The Slave Ship Clotilda and the Making of AfricaTown, USA: Spirit of Our Ancestors. By Natalie S. Robertson (Westport, CT: Praeger, 2008. xiv plus 256 pp. $44.95).

On the eve of the Civil War, Timothy Meaher, a wealthy Alabama planter, boasted that he could bring “a shipful of niggers right into Mobile Bay under the officers’ noses,” defying the federal ban on international slave trading. Mea-her was right: in mid-1860 his partner, Captain William Foster, sailed to Ouidah (located in Benin) aboard the schooner Clotilda and purchased more than one hundred captives whom he then took across the Atlantic and successfully smuggled up the Alabama River, near Mobile. Although the United States made transatlantic slave trading a federal crime in 1808, illegal slave trading continued throughout the antebellum period. While many leading experts on the transatlantic slave trade have argued that only a small number of African captives were smuggled into the U.S. after 1808 ( www.slavevoyages.org ), Sylviane A. Diouf and Natalie S. Robertson both argue that officials made little effort to enforce the prohibition or prosecute offenders and that illegal slave trading was more prevalent than is commonly believed.1 Indeed, Diouf argues that presidential pardons for anyone convicted of illegal slave trading were relatively easy to obtain (16).

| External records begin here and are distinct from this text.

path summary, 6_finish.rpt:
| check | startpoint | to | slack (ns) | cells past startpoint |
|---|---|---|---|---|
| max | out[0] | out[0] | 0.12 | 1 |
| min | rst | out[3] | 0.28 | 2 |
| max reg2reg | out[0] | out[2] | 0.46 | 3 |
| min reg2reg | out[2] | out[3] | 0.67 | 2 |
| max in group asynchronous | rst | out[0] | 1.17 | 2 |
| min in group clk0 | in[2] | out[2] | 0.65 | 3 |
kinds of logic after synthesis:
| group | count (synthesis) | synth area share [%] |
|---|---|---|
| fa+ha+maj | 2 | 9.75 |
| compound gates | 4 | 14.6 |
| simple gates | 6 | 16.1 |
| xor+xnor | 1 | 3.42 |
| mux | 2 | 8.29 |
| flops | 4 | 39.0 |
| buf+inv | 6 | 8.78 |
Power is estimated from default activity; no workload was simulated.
File: config.mk
export PLATFORM = sky130hd
export DESIGN_NAME = top_seg_595
export DESIGN_NICKNAME = top_seg_595
export VERILOG_FILES = /design/flow/design.v
export SDC_FILE = /design/flow/constraint.sdc
export NUM_CORES = 4
export LEC_CHECK = 1
export CORE_UTILIZATION = 40
File: constraint.sdc
current_design top_seg_595

set clk_period 7.3
set clk_io_pct 0.2

create_clock -name clk0 -period $clk_period [get_ports {sys_clk}]

set non_clock_inputs [all_inputs -no_clocks]
set_input_delay [expr $clk_period * $clk_io_pct] -clock clk0 $non_clock_inputs
set_output_delay [expr $clk_period * $clk_io_pct] -clock clk0 [all_outputs]
File: run.sh
#!/bin/bash
# OpenROAD 26Q1-2900-gdf79404cd8, Yosys 0.63+post, stock flow scripts
make -C /OpenROAD-flow-scripts/flow DESIGN_CONFIG=/design/flow/config.mk WORK_HOME=/design/flow/orfs finish
$ cat design/flow/config.mk
export PLATFORM = sky130hd
export DESIGN_NAME = water_led
export DESIGN_NICKNAME = water_led
export VERILOG_FILES = /design/flow/design.v
export SDC_FILE = /design/flow/constraint.sdc
export NUM_CORES = 4
export LEC_CHECK = 1
export CORE_AREA = 10 10 98 98
export DIE_AREA = 0 0 108 108
$ cat design/flow/constraint.sdc
current_design water_led

set clk_period 4.2
set clk_io_pct 0.2

create_clock -name clk0 -period $clk_period [get_ports {sys_clk}]

set non_clock_inputs [all_inputs -no_clocks]
set_input_delay [expr $clk_period * $clk_io_pct] -clock clk0 $non_clock_inputs
set_output_delay [expr $clk_period * $clk_io_pct] -clock clk0 [all_outputs]
$ cat design/flow/design.v
module water_led
#(
	parameter CNT_MAX = 25'd24_999_999
)
(
	input wire sys_clk,
	input wire sys_rst_n,
	output wire [3:0] led_out
);
reg [24:0] cnt;
reg cnt_flag;
reg [3:0] led_out_reg;
always@(posedge sys_clk or negedge sys_rst_n)
	if(sys_rst_n == 1'b0)
		cnt <= 25'b0;
	else if(cnt == CNT_MAX)
		cnt <= 25'b0;
	else 
		cnt <= cnt + 1'b1;
always@(posedge sys_clk or negedge sys_rst_n)
	if(sys_rst_n == 1'b0)
		cnt_flag <= 1'b0;
	else if(cnt == CNT_MAX - 1)
		cnt_flag <= 1'b1;
	else 
		cnt_flag <= 1'b0;
always@(posedge sys_clk or negedge sys_rst_n)
	if(sys_rst_n == 1'b0)
		led_out_reg <= 4'b0001;
	else if(led_out_reg == 4'b1000 && cnt_flag == 1'b1)
		led_out_reg <= 4'b0001;
	else if(cnt_flag == 1'b1)
		led_out_reg <= led_out_reg << 1'b1;
assign led_out = ~led_out_reg;
endmodule
$ cat design/flow/run.sh
#!/bin/bash
# OpenROAD 26Q1-2900-gdf79404cd8, Yosys 0.63+post, stock flow scripts
make -C /OpenROAD-flow-scripts/flow DESIGN_CONFIG=/design/flow/config.mk WORK_HOME=/design/flow/orfs finish
==> out/results.txt <==
CP bufs+invs: 2
full die area: 0.0117 mm²
vias in the first global route: 991
Die X: 108 µm
maximum clock path buffer count: 2
reg2reg start: cnt[0]
Skew-Pair Late Insertion Delay: 0.28 ns
Hold Startpoint: led_out_reg[2]
Registers, synthesis: 30
Max Freq: 473 MHz
cell area after synthesis: 0.00143 mm²
headroom to the max-slew limit: 64.9%
DRT Pass-1 Iters: 4
biggest area cells: dfrtp_1, xnor2_1, nand3_1, o21ai_0, xor2_1
Init Core Util: 18.7%
post-synthesis async set-or-reset flop share: 100%
startpoint types: flip-flop
Log Warnings: 26
Leak: 0.702 nW
final setup TNS: 0 ns
Yosys Chip Area: 0.00143 mm²
post-layout util: 22.2%
leading cell type by number of instances after synthesis: dfrtp_1
crit path cell chain: inv_1 -> clkdlybuf4s50_1
maximum VDD drop: 0.111 mV
Netlist cell types: 30
Setup Buffers After CTS: 0
Num CTS Buffers: 5
max-cap violations: 0
Syn Inst Count: 142
cell type with the largest total area: dfrtp_1
placed cell area: 0.00160 mm²
most frequent cells after synthesis: dfrtp_1, nand3_1, o21ai_0, nand2_1
Worst EP required: 3.36 ns
max FFs per register: 25
Setup CP Type: flip-flop to primary output
number of synthesis warnings: 1
post-DP HPWL: 1850 µm
grt ovf: 0
Hold WS: 0.479 ns
CORE AREA: 0.00765 mm²
Avg Inst Size Synth: 10.1 µm²
Residual DRC: 0
pwr dens: 315 mW/mm²
non-filler instance count after layout: 255
H-tree Lvls: 2
Die Height: 108 µm
CP top delay family: flip-flops
wire per inst: 10.6 µm
Top-area cell share: 50.6%
Final setup viols: 0
post-route setup slack: 2.09 ns
RSZ-0062 raised after global routing: no
count of buffers from port buffering: 5
Place WS: 2.32 ns
initial antenna violation count: 0
first-pass GRT wire length: 4720 µm
WL final: 2720 µm
Total Power: 0.534 mW
post-layout min period: 2.11 ns
Clock Sinks: 30
hold buffers post-CTS: 0
Total GRT Usage: 4.81%
DR vias: 1056
Hold WC Path Type: flip-flop to flip-flop
CP arrival: 1.27 ns
layout cells sized above 1: 9.80%
Placer Congestion: 0.804
fin area: 0.00170 mm²
dpl cells: 247
IO Pins: 6
GRT Max-Usage Layer: met2
Starting DRT DRC Count: 76
Post-DRT Antenna Nets: 0
fin. max-slew vios: 0
largest net degree at the start of global routing: 31
area delta synth->final: 18.2%
Clock transition at path regs: 0.06 ns
Worst Setup End Kind: primary output
met2 GRT Util: 7.33%
CP max stage delay: 0.54 ns
Synth Seq Share: 52.4%
CP Max Fanout: 3
row cnt: 32
Post-CTS Resized: 0
M3 GR Usage: 1.51%
final setup skew: 0.00676 ns
Dominant flop cell: dfrtp_1
# Cells Yosys: 142
crit path from: led_out_reg[0]
TritonCTS clock tree: built
fillers: 800
EDFF count, synth: 0
# diodes: 0
final period utilization: 50.3%
worst slew pin tran: 0.522 ns
final hold vios: 0
status: finished clean
CTS Root Cell: clkbuf_8
CP max-delay cell: dfstp_2
met1 GRT Util: 6.65%
DR vias/cell: 4.14
[cell families after synthesis]
kind of cell / Yosys count / share of synthesized area, %
AND-OR/OR-AND: 24 / 9.07
AND/OR/NAND/NOR: 63 / 25.7
XOR/XNOR: 13 / 7.94
buffers and inverters: 10 / 3.14
adder cells (fa/ha/maj): 2 / 1.74
flip-flops: 30 / 52.4
[cell usage in the layout, fill, tap and decap left out, drive strengths merged]
master	n
or3	6
dfstp	1
clkinv	1
and4	5
nand3	11
or4	5
dfrtp	29
a21oi	9
o31ai	4
clkbuf	7
xor2	6
and2	1
nor2	9
inv	6
nand2	11
ha	2
nor3	2
nand4	4
o21ai	11
clkdlybuf4s50	5
nor4b	1
xnor2	7
and4b	1
and3	4
nor2b	1
nor4	2
buf	2
[final timing paths]
check / to / slack, ns / depth (start not counted)
max in group asynchronous: led_out_reg[0] / 2.94 / 2
hold reg to reg: led_out_reg[3] / 0.48 / 2
hold / removal: led_out_reg[3] / 0.48 / 2
setup reg to reg: cnt[24] / 2.30 / 5
setup / recovery: led_out[0] / 2.09 / 2
min in group asynchronous: cnt[17] / 0.95 / 2
[power by group]
part           leakage, nW  internal [mW]  switching (mW)  total [mW]
logic                0.247        0.00142         0.00541     0.00683
registers            0.406          0.289               0       0.289
clock network       0.0482          0.132           0.106       0.238
[worst min-delay path: cells and delay by family, from the launching register on]
kind	cells	cell delay, ns
AND-OR/OR-AND	1	0.06
flip-flops	1	0.34
AND/OR/NAND/NOR	1	0.05
[area by class of cell]
class                      instances  area (µm²)  share of cell area [%]
clock buffer                       7        86.3                    5.09
multi-input combinational        102         637                    37.6
clock inverter                     1        5.00                   0.295
tap                              102         128                    7.53
inverter                           6        22.5                    1.33
timing repair buffer               7        65.1                    3.84
sequential                        30         752                    44.4
[metal layers]
layer	vias up	wire length [µm]	part of all wire [%]
li1	526	-	-
met1	508	1320	49
met2	18	1210	45
met3	4	125	4.6
met4	0	59	2.2
met5	-	0	0
No activity file was given, so power comes from the tool's default toggle rates.
**flow/design.v**
```verilog
module counter
#( parameter CNT_MAX = 25'd24_999_999)
(
	input wire sys_clk,
	input wire sys_rst_n,
	output reg led_out
);
reg [24:0] cnt;
reg cnt_flag;
always@ (posedge sys_clk or negedge sys_rst_n)
	if(sys_rst_n == 1'b0)
		cnt <= 25'b0;
	else if(cnt == CNT_MAX)
		cnt <= 25'b0;
	else 
		cnt <= cnt +1'b1;
always@(posedge sys_clk or negedge sys_rst_n)
	if(sys_rst_n == 1'b0)
		cnt_flag <= 1'b0;
	else if(cnt == CNT_MAX - 25'b1)
		cnt_flag <= 1'b1;
	else 
		cnt_flag <= 1'b0;
always@(posedge sys_clk or negedge sys_rst_n)
	if(sys_rst_n == 1'b0)
		led_out <= 1'b0;
	else if(cnt == CNT_MAX)
		led_out <= ~led_out;
endmodule
```
**flow/run.sh**
```bash
#!/bin/bash
# OpenROAD 26Q1-2900-gdf79404cd8, Yosys 0.63+post, stock flow scripts
make -C /OpenROAD-flow-scripts/flow DESIGN_CONFIG=/design/flow/config.mk WORK_HOME=/design/flow/orfs finish
```
**flow/config.mk**
```make
export PLATFORM = sky130hd
export DESIGN_NAME = counter
export DESIGN_NICKNAME = counter
export VERILOG_FILES = /design/flow/design.v
export SDC_FILE = /design/flow/constraint.sdc
export NUM_CORES = 4
export LEC_CHECK = 1
export CORE_AREA = 10 10 91 91
export DIE_AREA = 0 0 101 101
```
**flow/constraint.sdc**
```tcl
current_design counter

set clk_period 6.0
set clk_io_pct 0.2

create_clock -name clk0 -period $clk_period [get_ports {sys_clk}]

set non_clock_inputs [all_inputs -no_clocks]
set_input_delay [expr $clk_period * $clk_io_pct] -clock clk0 $non_clock_inputs
set_output_delay [expr $clk_period * $clk_io_pct] -clock clk0 [all_outputs]
```
==> impl_metrics.toml <==
# flow metrics
[worst_setup_path]
arrival_ps = 1100
worst-endpoint-required_ps = 4800
path_buffers = 1
crit_fanout = 2
reg2reg_depth = 5
critPathSlowestCell = "clkdlybuf4s50_1"
start_kind = "register"
cp_top_family = "buffers and inverters"
critPathKind = "register to primary output"
cp_slowest_stage_delay_ps = 470
crit_cells = 1
crit_chain = "clkdlybuf4s50_1"
critPathCaptureType = "primary output"

[floorplanning]
die_w_um = 101
fp_util_pct = 20.93
rows = 29
io_pins = 3
core_mm2 = 0.006350
dieArea_mm2 = 0.01020
die_h_um = 101

[clock_network]
post_cts_buffers = 0
ctsHoldBuffers = 0
clock_latency_ps = 260
post_cts_resize_count = 0
cts_tree = "built"
root_buffer = "clkbuf_8"
clk_path_buf_depth = 2
clock-sinks = 26
h-tree-depth = 1
path_clk_slew_ps = 80
numCtsBuffers = 3

[final_timing]
hold_violations = 0
tns_ps = 0
period_needed_ps = 2298
period_used_pct = 38.29
slew_viol_final = 0
relSlewSlack_pct = 46.21
tightestPinTransition_ps = 800.9
setup_violations = 0
rsz0062_at_grt = "no"
fmax_mhz = 435.2
skew_ps = 4.637

[global_routing]
antenna_found_initial = 0
grt_max_degree = 27
overflow = 0
grt_usage_pct = 4.970
grt_pass1_wl_um = 4291
grt_pass1_vias = 915

[detailed_routing]
drt-total-wl_um = 2352
drt_iter0_drc = 44
vias = 897
first_pass_iters = 4
wire_per_inst_um = 11.47
drc = 0
ant_nets = 0
num_antenna_cells = 0
vias_per_cell = 4.376

[flow_run]
tool_warnings = 25
drv_cap = 0

[power_and_ir_drop]
power_switching_uw = 53.03
power.internal_uw = 220.9
power_density_mw_per_mm2 = 187.8
leakagePower_nw = 0.6221
power.share.sequential_pct = 63.9
combPwrFrac_pct = 1.6
switching_share_pct = 19.36
pwr-share-clk_pct = 34.5
ir_drop_v = 0.0001254

[min_path]
hold_depth = 1
hold_path_class = "register to register"

[synth]
synth-edff-count = 0
yosys_cells = 127
syn_area_mm2 = 0.001329
synth_warnings = 1
top_area_share_pct = 48.96
top_cell = "dfrtp_1"
synth_cells = 127
ff_type = "dfrtp_1"
synth_cell_types = 32
syn_avg_cell_area_um2 = 10.46
top_area_cell = "dfrtp_1"
ys_seq_share_pct = 48.96
yosys_area_mm2 = 0.001329
synthTopCellsByArea = "dfrtp_1, xnor2_1, xor2_1"
ys.flops = 26
async_reset_ff_share_pct = 100.0
common_cells = "dfrtp_1, nand3_1, a21oi_1"

[outcome]
status = "finished clean"

[placed_design]
place_congestion = 0.8062
placedInstanceArea_mm2 = 0.001418
port_buffers = 2
dp_hpwl_um = 1611

[cells_and_area]
drive_gt1_share_pct = 8.594
fillers = 674
area_delta_synth_final_pct = 9.793
postLayoutCellArea_mm2 = 0.001459
[routing by layer]
metal	global-route usage [%]	wire length (um)	share of wire [%]
met4	0.4287	17	0.72
met3	1.178	83	3.5
met2	7.224	929	39
met5	0	0	0
met1	7.599	1321	56
[sequential cells by signal, summed over array words and instances (netlist names)]
register	cells
led_out	1
cnt	25
[worst paths after layout]
| check | start | to | slack, ps |
|---|---|---|---|
| setup / recovery | led_out | led_out | 3700 |
| hold / removal | led_out | led_out | 470 |
| setup reg to reg | cnt[0] | led_out | 3900 |
| hold reg to reg | led_out | led_out | 470 |
| max in group asynchronous | sys_rst_n | cnt[17] | 4440 |
| min in group asynchronous | sys_rst_n | cnt[8] | 1310 |
[layout by cell type (no fill, tap or decap), types with 2 or more instances in the layout]
cell type / instances
nor3_1: 3
xor2_1: 6
dfrtp_1: 26
nor2_1: 5
nand4_2: 2
or4_1: 4
nand4_1: 4
nand2b_1: 2
a21oi_1: 9
clkbuf_8: 3
xnor2_1: 6
and4_1: 3
clkdlybuf4s50_1: 2
and3_1: 3
o21ai_0: 6
nand3_1: 10
nand2_1: 7
o31ai_1: 5
inv_1: 4
or3_1: 5
[power groups by stage]
stage,clock [mW],combinational [mW],sequential (mW)
after CTS,0.102,0.00471,0.175
after global routing,0.108,0.00521,0.175
final,0.0946,0.00432,0.175
[logic make-up (layout without fill, tap and decap cells)]
kind of cell | Yosys count | after routing | share of synthesized area, %
flip-flops | 26 | 26 | 48.96
AND-OR/OR-AND | 21 | 21 | 9.134
AND/OR/NAND/NOR | 57 | 57 | 28.53
XOR/XNOR | 12 | 12 | 7.910
multiplexers | 1 | 1 | 0.7533
adder cells (fa/ha/maj) | 1 | 1 | 0.9415
buffers and inverters | 9 | 10 | 3.766
[stage by stage]
stage	power [mW]	worst slack (ps)	util (%)	cells	hold WS, ps
2_1_floorplan	0.1786	4350	-	127	420.4
3_3_place_gp	0.1833	3965	22.33	202	458.9
3_5_place_dp	0.1832	3915	22.33	202	460.1
4_1_cts	0.2815	3673	22.98	205	479.1
5_1_grt	0.2885	3625	22.98	205	504.4
6_report	0.2739	3702	22.98	205	471.0
[cell type report]
type / count / area (um^2) / area share, %
multi-input cells: 92 / 628.1 / 43.05
repair buffers: 3 / 27.53 / 1.887
clock buffers: 3 / 41.29 / 2.830
flip-flops and latches: 26 / 650.6 / 44.60
inverters: 4 / 15.01 / 1.029
well taps: 77 / 96.34 / 6.604
Power figures rest on the tool's default switching activity, not on a simulated workload.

In Dreams of Africa in Alabama and The Slave Ship Clotilda and the Making of AfricaTown, Diouf and Robertson tell the remarkable story of the 110 Clotilda survivors, the last known African captives brought to the United States. When they arrived in Alabama after spending six weeks at sea, the largest group of the Clotilda Africans—sixteen men and sixteen women—became Meaher’s slaves, working on his plantation and steamboats. They endured five years of slave labor, but the end of the Civil War soon brought freedom. After a jubilant celebration the Clotilda Africans tried to find a way to get back to their homes and families in West Africa. Yet, like most manumitted Africans who tried to make it back “home,” they never found a viable plan and were forced to remain in Alabama. They did so, however, on their own terms. In 1868 they pooled their meager [End Page 471] resources, purchased land, elected leaders, and established their own community, which they called “Africa Town” (known today as “Africatown” and located in Mobile County). The founders of Africa Town and their descendants lived through Reconstruction and Jim Crow, struggling to maintain a cohesive community in the face of hostility from whites and blacks alike. Cudjo, the last survivor, lived until 1935 and even today some of the Clotilda Africans’ descendants continue efforts to preserve the history of this extraordinary settlement and celebrate their West African cultural heritage.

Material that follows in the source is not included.